El tercer detalle que completaba ese cuadro irregular era que Benito Alen González, uno de los médicos contratados para cuidar la salud de la familia presidencial, le hacía masajes cardíacos ayudado por un monitor portátil del tamaño de una tablet, que registraba la actividad eléctrica del corazón de la persona más poderosa de la Argentina.
Recién despertado, agitado, visiblemente nervioso, Alen González presionaba el pecho de Kirchner hasta que la voz impersonal del monitor le ordenaba: “¡Detenga maniobra!”. El médico presidencial alzaba sus manos, fijaba la vista en la pantalla, pero nada: se iban las ondas y la línea volvía a estar recta; el corazón de Kirchner no latía por sí mismo, sin la ayuda de los masajes. Y Alen González continuaba con las maniobras de reanimación.

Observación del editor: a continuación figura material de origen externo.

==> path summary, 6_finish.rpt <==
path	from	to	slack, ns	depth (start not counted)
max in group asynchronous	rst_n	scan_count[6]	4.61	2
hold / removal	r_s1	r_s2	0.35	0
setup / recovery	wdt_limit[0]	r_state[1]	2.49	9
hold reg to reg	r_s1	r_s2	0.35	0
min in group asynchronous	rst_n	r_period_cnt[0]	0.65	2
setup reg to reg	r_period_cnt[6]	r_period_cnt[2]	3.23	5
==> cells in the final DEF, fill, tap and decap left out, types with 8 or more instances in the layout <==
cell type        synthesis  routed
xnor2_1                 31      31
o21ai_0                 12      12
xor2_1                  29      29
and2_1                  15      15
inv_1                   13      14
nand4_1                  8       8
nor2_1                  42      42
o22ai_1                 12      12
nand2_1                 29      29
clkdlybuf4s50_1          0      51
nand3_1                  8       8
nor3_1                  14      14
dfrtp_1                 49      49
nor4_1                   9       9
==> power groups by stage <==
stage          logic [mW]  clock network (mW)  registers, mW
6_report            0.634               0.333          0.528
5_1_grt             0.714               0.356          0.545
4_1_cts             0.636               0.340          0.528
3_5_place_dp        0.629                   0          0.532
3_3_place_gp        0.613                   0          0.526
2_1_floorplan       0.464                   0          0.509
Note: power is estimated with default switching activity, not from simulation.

En contraste con el poderío y la riqueza del paciente, el cuidado de su gastado corazón era muy precario: Alen González no era cardiólogo sino especialista en cabeza y cuello, y ni siquiera contaba con un desfibrilador, un aparato portátil para revertir las arritmias cardíacas más comunes que cuesta entre 24 mil y 60 mil pesos. Y era el único integrante de la Unidad Médica Presidencial que esa semana había viajado al sur con los Kirchner, primero a Río Gallegos y luego a El Calafate.

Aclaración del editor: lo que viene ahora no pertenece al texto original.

===== src/rtl/matmul_pkg.sv =====
// matmul_pkg: shared FSM state type and derived-width helpers for the matrix-multiply engine
package matmul_pkg;

    typedef enum logic [2:0] {IDLE, CLEAR, MAC, STORE, STREAM, DONE} state_t;

    function automatic int aw_of(input int n);
        return $clog2(n * n);
    endfunction

    function automatic int rw_of(input int n, input int dw);
        return 2 * dw + $clog2(n);
    endfunction

endpackage


===== src/rtl/matmul_if.sv =====
// matmul_if: load, control, result-stream and random-read signals of the matmul engine
interface matmul_if import matmul_pkg::*; #(
    parameter int N  = 4,
    parameter int DW = 8
) ();

    localparam int AW = aw_of(N);
    localparam int RW = rw_of(N, DW);

    logic          ld_en;
    logic          ld_sel;
    logic [AW-1:0] ld_addr;
    logic [DW-1:0] ld_data;
    logic          start;
    logic          busy;
    logic          done;
    logic          res_valid;
    logic          res_ready;
    logic [RW-1:0] res_data;
    logic [AW-1:0] res_idx;
    logic [AW-1:0] rd_addr;
    logic [RW-1:0] rd_data;

    modport master (
        output ld_en, ld_sel, ld_addr, ld_data, start, res_ready, rd_addr,
        input  busy, done, res_valid, res_data, res_idx, rd_data
    );

    modport slave (
        input  ld_en, ld_sel, ld_addr, ld_data, start, res_ready, rd_addr,
        output busy, done, res_valid, res_data, res_idx, rd_data
    );

endinterface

Tampoco era el titular del equipo médico de la Presidencia, formado por dieciséis profesionales; el jefe, Luis Buonomo, un cirujano amigo de Kirchner que tenía rango de secretario de Estado, se había quedado en Buenos Aires porque su esposa estaba enferma. Buonomo no andaba con buen timing en su trabajo: el mes anterior, cuando el ex presidente se había sentido mal en Buenos Aires, él estaba justo en Río Gallegos.
No solo no habían montado una mínima estructura para cuidar la salud de una persona con gravísimos antecedentes ya que Kirchner había sido intervenido en septiembre, en el segundo episodio cardíaco en apenas siete meses. Tampoco se preocuparon por avisar a los médicos del hospital local que habían llegado ni —obviamente— cuántos días estarían allí y en qué condiciones.

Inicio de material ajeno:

--- config.mk ---
export PLATFORM = sky130hd
export DESIGN_NAME = procyon_sync_fifo_mp
export DESIGN_NICKNAME = d
export VERILOG_FILES = /design/src/rtl/procyon_lib_pkg.sv /design/src/rtl/procyon_sync_fifo_mp_rdmux.sv /design/src/rtl/procyon_sync_fifo_mp.sv
export SDC_FILE = /design/constraint.sdc
export NUM_CORES = 1
export LEC_CHECK = 0
export BUFFER_PORTS_ARGS = -buffer_cell sky130_fd_sc_hd__buf_2
export CORE_MARGIN = 3
export CORE_UTILIZATION = 35
export DETAILED_ROUTE_END_ITERATION = 6
export GPL_TIMING_DRIVEN = 0
export HOLD_SLACK_MARGIN = 0.1
export PLACE_DENSITY = 0.53
export SETUP_SLACK_MARGIN = 0.05
export SKIP_CTS_REPAIR_TIMING = 1
export SYNTH_ARGS = -nofsm -noshare
export SYNTH_HDL_FRONTEND = slang
export SYNTH_SLANG_ARGS = --single-unit
--- constraint.sdc ---
create_clock -name clk -period 5.02 [get_ports clk]
set_clock_uncertainty 0.2 [all_clocks]
set_input_delay 0 -clock clk [delete_from_list [all_inputs] [get_ports clk]]
set_output_delay 0 -clock clk [all_outputs]
set_load 0.05 [all_outputs]
--- src/rtl/procyon_lib_pkg.sv ---
// Shared helpers for procyon queue structures: index widths and elaboration-time parameter checks.
package procyon_lib_pkg;

    function automatic int unsigned procyon_fifo_idx_w(input int unsigned depth);
        return $clog2(depth);
    endfunction

    function automatic bit procyon_is_pow2(input int unsigned depth);
        return (depth != 0) && ((depth & (depth - 1)) == 0);
    endfunction

    // Legal multi-port FIFO geometry: power-of-2 depth holding at least two full port groups.
    function automatic bit procyon_fifo_params_ok(input int unsigned depth, input int unsigned ports);
        return procyon_is_pow2(depth) && (ports >= 1) && (depth >= 2 * ports);
    endfunction

endpackage

--- src/rtl/procyon_sync_fifo_mp_rdmux.sv ---
// Rotates the flattened storage array so output lane i carries entry (base+i) mod DEPTH.
module procyon_sync_fifo_mp_rdmux
    import procyon_lib_pkg::*;
#(
    parameter  int unsigned OPTN_DATA_WIDTH = 8,
    parameter  int unsigned OPTN_FIFO_DEPTH = 8,
    parameter  int unsigned OPTN_PORTS      = 2,
    localparam int unsigned IDX_W           = procyon_fifo_idx_w(OPTN_FIFO_DEPTH)
) (
    input  logic [OPTN_FIFO_DEPTH*OPTN_DATA_WIDTH-1:0] i_mem,
    input  logic [IDX_W-1:0]                           i_base,
    output logic [OPTN_PORTS*OPTN_DATA_WIDTH-1:0]      o_lanes
);

    logic [IDX_W-1:0] idx;

    // Power-of-2 depth lets the pointer add wrap for free.
    always_comb begin
        idx     = '0;
        o_lanes = '0;
        for (int unsigned i = 0; i < OPTN_PORTS; i++) begin
            idx = i_base + IDX_W'(i);
            o_lanes[i*OPTN_DATA_WIDTH +: OPTN_DATA_WIDTH] = i_mem[idx*OPTN_DATA_WIDTH +: OPTN_DATA_WIDTH];
        end
    end

endmodule

--- src/rtl/procyon_sync_fifo_mp.sv ---
// Multi-ported first-word-fall-through FIFO: up to OPTN_PORTS enqueues and dequeues per cycle.
// Define PROCYON_SYNC_FIFO_AF_EN to add the registered o_fifo_afull output.
module procyon_sync_fifo_mp
    import procyon_lib_pkg::*;
#(
    parameter int unsigned OPTN_DATA_WIDTH = 8,
    parameter int unsigned OPTN_FIFO_DEPTH = 8,
    parameter int unsigned OPTN_PORTS      = 2,
    parameter int unsigned OPTN_AF_THRESH  = 6
) (
    input  logic                                   clk,
    input  logic                                   n_rst,
    input  logic                                   i_flush,
    input  logic [$clog2(OPTN_PORTS+1)-1:0]        i_enq_cnt,
    input  logic [OPTN_PORTS*OPTN_DATA_WIDTH-1:0]  i_enq_data,
    output logic                                   o_enq_ready,
    input  logic [$clog2(OPTN_PORTS+1)-1:0]        i_deq_cnt,
    output logic [OPTN_PORTS*OPTN_DATA_WIDTH-1:0]  o_deq_data,
    output logic [OPTN_PORTS-1:0]                  o_deq_valid,
    output logic [$clog2(OPTN_FIFO_DEPTH):0]       o_fifo_count,
    output logic [$clog2(OPTN_FIFO_DEPTH):0]       o_fifo_free
`ifdef PROCYON_SYNC_FIFO_AF_EN
    ,
    output logic                                   o_fifo_afull
`endif
);

    localparam int unsigned IDX_W = procyon_fifo_idx_w(OPTN_FIFO_DEPTH);
    localparam int unsigned CNT_W = IDX_W + 1;
    localparam int unsigned DW    = OPTN_DATA_WIDTH;

    if (!procyon_fifo_params_ok(OPTN_FIFO_DEPTH, OPTN_PORTS)) begin : g_bad_geometry
        $error("procyon_sync_fifo_mp: depth must be a power of 2 and >= 2*OPTN_PORTS");
    end
    if (OPTN_AF_THRESH > OPTN_FIFO_DEPTH) begin : g_bad_thresh
        $error("procyon_sync_fifo_mp: OPTN_AF_THRESH exceeds OPTN_FIFO_DEPTH");
    end

    logic [IDX_W-1:0]         head_q, head_d;
    logic [IDX_W-1:0]         tail_q, tail_d;
    logic [CNT_W-1:0]         count_q, count_d;
    logic [CNT_W-1:0]         free_q, free_d;
    logic [CNT_W-1:0]         enq_req, deq_req;
    logic [CNT_W-1:0]         enq_acc, deq_acc;
    logic [DW-1:0]            mem_q [OPTN_FIFO_DEPTH];
    logic [OPTN_FIFO_DEPTH*DW-1:0] mem_flat;

    // Admission uses the registered free count only; slots freed this cycle are reusable next cycle.
    always_comb begin
        enq_req = CNT_W'(i_enq_cnt);
        deq_req = CNT_W'(i_deq_cnt);
        enq_acc = (enq_req <= free_q) ? enq_req : '0;
        deq_acc = (deq_req < count_q) ? deq_req : count_q;
        head_d  = head_q + IDX_W'(deq_acc);
        tail_d  = tail_q + IDX_W'(enq_acc);
        count_d = count_q + enq_acc - deq_acc;
        free_d  = CNT_W'(OPTN_FIFO_DEPTH) - count_d;
        if (i_flush) begin
            enq_acc = '0;
            deq_acc = '0;
            head_d  = '0;
            tail_d  = '0;
            count_d = '0;
            free_d  = CNT_W'(OPTN_FIFO_DEPTH);
        end
    end

    always_ff @(posedge clk or negedge n_rst) begin
        if (!n_rst) begin
            head_q  <= '0;
            tail_q  <= '0;
            count_q <= '0;
            free_q  <= CNT_W'(OPTN_FIFO_DEPTH);
        end else begin
            head_q  <= head_d;
            tail_q  <= tail_d;
            count_q <= count_d;
            free_q  <= free_d;
        end
    end

    // Storage is intentionally not reset; validity comes from count_q.
    always_ff @(posedge clk) begin
        for (int unsigned k = 0; k < OPTN_PORTS; k++) begin
            if (CNT_W'(k) < enq_acc) begin
                mem_q[tail_q + IDX_W'(k)] <= i_enq_data[k*DW +: DW];
            end
        end
    end

    always_comb begin
        mem_flat = '0;
        for (int unsigned j = 0; j < OPTN_FIFO_DEPTH; j++) begin
            mem_flat[j*DW +: DW] = mem_q[j];
        end
    end

    procyon_sync_fifo_mp_rdmux #(
        .OPTN_DATA_WIDTH (OPTN_DATA_WIDTH),
        .OPTN_FIFO_DEPTH (OPTN_FIFO_DEPTH),
        .OPTN_PORTS      (OPTN_PORTS)
    ) u_rdmux (
        .i_mem   (mem_flat),
        .i_base  (head_q),
        .o_lanes (o_deq_data)
    );

    always_comb begin
        o_deq_valid = '0;
        for (int unsigned i = 0; i < OPTN_PORTS; i++) begin
            o_deq_valid[i] = (count_q > CNT_W'(i));
        end
    end

    assign o_enq_ready  = (enq_req <= free_q);
    assign o_fifo_count = count_q;
    assign o_fifo_free  = free_q;

`ifdef PROCYON_SYNC_FIFO_AF_EN
    logic afull_q;

    // Tracks count_d so the flag changes in the same cycle as o_fifo_count.
    always_ff @(posedge clk or negedge n_rst) begin
        if (!n_rst) begin
            afull_q <= 1'b0;
        end else begin
            afull_q <= i_flush ? 1'b0 : (count_d >= CNT_W'(OPTN_AF_THRESH));
        end
    end

    assign o_fifo_afull = afull_q;
`endif

endmodule
**Yosys cells after proc, flatten, opt, wreduce, memory -nomap -nowiden**

Memory sizes are Yosys's and may differ from the RTL's.
Cells that the tools add are included.

- Memories: 1
- Input bits: 23
- Register bits after elaboration: 14
- Bits in writable memories: 64
- Output and inout bits: 27

Memory list:

| name | depth | width | rd ports | clocked after memory_dff | write ports | RTL line | text |
|---|---|---|---|---|---|---|---|
| mem_q | 8 | 8 | 8 | 0 | 2 | procyon_sync_fifo_mp.sv:45 | `logic [DW-1:0] mem_q [OPTN_FIFO_DEPTH];` |

- Add/sub/neg operators: 7
- Multiplexer cells: 11
- Magnitude comparators: 6
- Shifts and indexed selects: 2

Operators with widths:

| operator | count |
|---|---|
| $shiftx 64x7->8 | 2 |
| $mux 4 | 3 |
| $gt 4x1->1 const B | 2 |
| $lt 1x4->1 const A | 2 |
| $add 3x1->3 const B | 2 |
| $mux 3 | 2 |
| $add 4x2->4 | 1 |
| $le 2x4->1 | 1 |
| $lt 2x4->1 | 1 |
| $mux 1 | 4 |
| $mux 2 | 2 |
| $sub 4x4->4 | 1 |
| $sub 4x4->4 const A | 1 |
| $add 3x2->3 | 1 |
| $add 3x3->3 | 1 |

**Depth between registers and ports, before layout**

- Depth after elaboration: 6
- Depth in mapped cells: 14
- Gate-level depth less buffers: 13

**Cells and area by module**

From an unflattened synthesis, not the netlist that was laid out.

- Cells, all modules: 348
- Area, all modules: 4927.2 um^2

Modules (own cells, without submodules):

| module | cells each | times used | area each (um^2) |
|---|---|---|---|
| procyon_sync_fifo_mp | 273 | 1 | 3846.2 |
| procyon_sync_fifo_mp_rdmux | 75 | 1 | 1081.0 |

**Least setup slack after synthesis**

No wires, ideal clock.

- Path type: flip-flop to flip-flop
- Start point: reg free_q[0], in the netlist o_fifo_free[0]
- End point: reg free_q[2], in the netlist o_fifo_free[2]
- Required time: 4.688 ns
- Buffers on the path: 1
- Arrival time: 3.173 ns
- Cell stages (with the launch flop): 14
- Setup slack: 1.515 ns
- Cell sequence: dfrtp_1 ha_1 a211oi_1 o21a_1 buf_6 inv_2 nand2_1 inv_1 ha_1 inv_1 fa_1 ha_1 xnor2_1 nor2_1

- Cells in the longest elaborated chain, start to end: 6

Ends and longest elaborated chain:

| what | RTL line | text |
|---|---|---|
| start, declared | procyon_sync_fifo_mp.sv:42 | `logic [CNT_W-1:0] free_q, free_d;` |
| start signal, assigned | procyon_sync_fifo_mp.sv:73 | `free_q <= CNT_W'(OPTN_FIFO_DEPTH);` |
| start signal, assigned | procyon_sync_fifo_mp.sv:78 | `free_q <= free_d;` |
| $le 2x4->1 | n/a |  |
| named net o_enq_ready | procyon_sync_fifo_mp.sv:16 | `output logic o_enq_ready,` |
| $mux 2 | procyon_sync_fifo_mp.sv:52 | `enq_acc = (enq_req <= free_q) ? enq_req : '0;` |
| $add 4x2->4 | procyon_sync_fifo_mp.sv:56 | `count_d = count_q + enq_acc - deq_acc;` |
| $sub 4x4->4 | procyon_sync_fifo_mp.sv:56 |  |
| $sub 4x4->4 | procyon_sync_fifo_mp.sv:57 | `free_d = CNT_W'(OPTN_FIFO_DEPTH) - count_d;` |
| $mux 4 | procyon_sync_fifo_mp.sv:58 | `if (i_flush) begin` |
| named net free_d[2] | procyon_sync_fifo_mp.sv:42 |  |

The timed path passes the listed nets, and every way through them passes these cells.

**Final worst setup path**

- Start point: reg free_q[0], in the netlist o_fifo_free[0]
- End point: reg free_q[3], in the netlist o_fifo_free[3]

- Cells in the longest elaborated chain, start to end: 6

Ends and longest elaborated chain:

| what | RTL line |
|---|---|
| $le 2x4->1 | procyon_sync_fifo_mp.sv:52 |
| $mux 2 | procyon_sync_fifo_mp.sv:52 |
| $add 4x2->4 | procyon_sync_fifo_mp.sv:56 |
| $sub 4x4->4 | procyon_sync_fifo_mp.sv:56 |
| $sub 4x4->4 | procyon_sync_fifo_mp.sv:57 |
| $mux 4 | procyon_sync_fifo_mp.sv:58 |
| named net free_d[3] | procyon_sync_fifo_mp.sv:42 |

The timed path passes the listed nets, and every way through them passes these cells.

“Creo que eso es lo que más me llamó la atención y lo que aún hoy llama la atención a todo el mundo: en la casa no tenían nada de nada; el monitor era solo eso, un monitor para registrar si había o no actividad cardíaca. No tenían posibilidad de hacerle una desfibrilación o una cardioversión”, sostiene Cirille.
“En el barullo del momento —agrega Cirille— apenas nos presentamos. Para no interferir en lo que él estaba haciendo ni molestarlo, yo me fijé en las pupilas, que es el indicio más certero de si hay daño cerebral o no. Las pupilas ya estaban dilatadas. Estaban fijas. Es una señal muy determinante. Desde el punto de vista neurológico, aunque el corazón hubiera vuelto a funcionar, ya no había mucha alternativa”.
—Las pupilas; ya las tiene completamente dilatadas —le informó a su colega. Eran las ocho y diez.
—Vamos a hacerle una adrenalina intracardiaca, ordenó Alen González.
A Cirille, le llamó la atención. “Es algo que en muchos protocolos ya no se usa, pero es como dice el dicho: ´Donde manda capitán…´”.
Corregidor —el enfermero— abrió su maletín y cargó la jeringa con adrenalina para que el médico presidencial la inyectara directamente en el corazón de su ilustre paciente. Pero, con un gesto, Alen González le indicó a Cirille que se la aplicara él.
Así fue que Cirille alzó la jeringa y la clavó entre las costillas del ex presidente, al nivel del ventrículo izquierdo. Un momento crucial: los tres confiaban en que el monitor les informara que el corazón del hombre fuerte del país volvía a funcionar; “arrancaba”, en la jerga médica.
“Pero, no hubo respuesta de ningún tipo; el monitor no registró nada”, cuenta Cirille.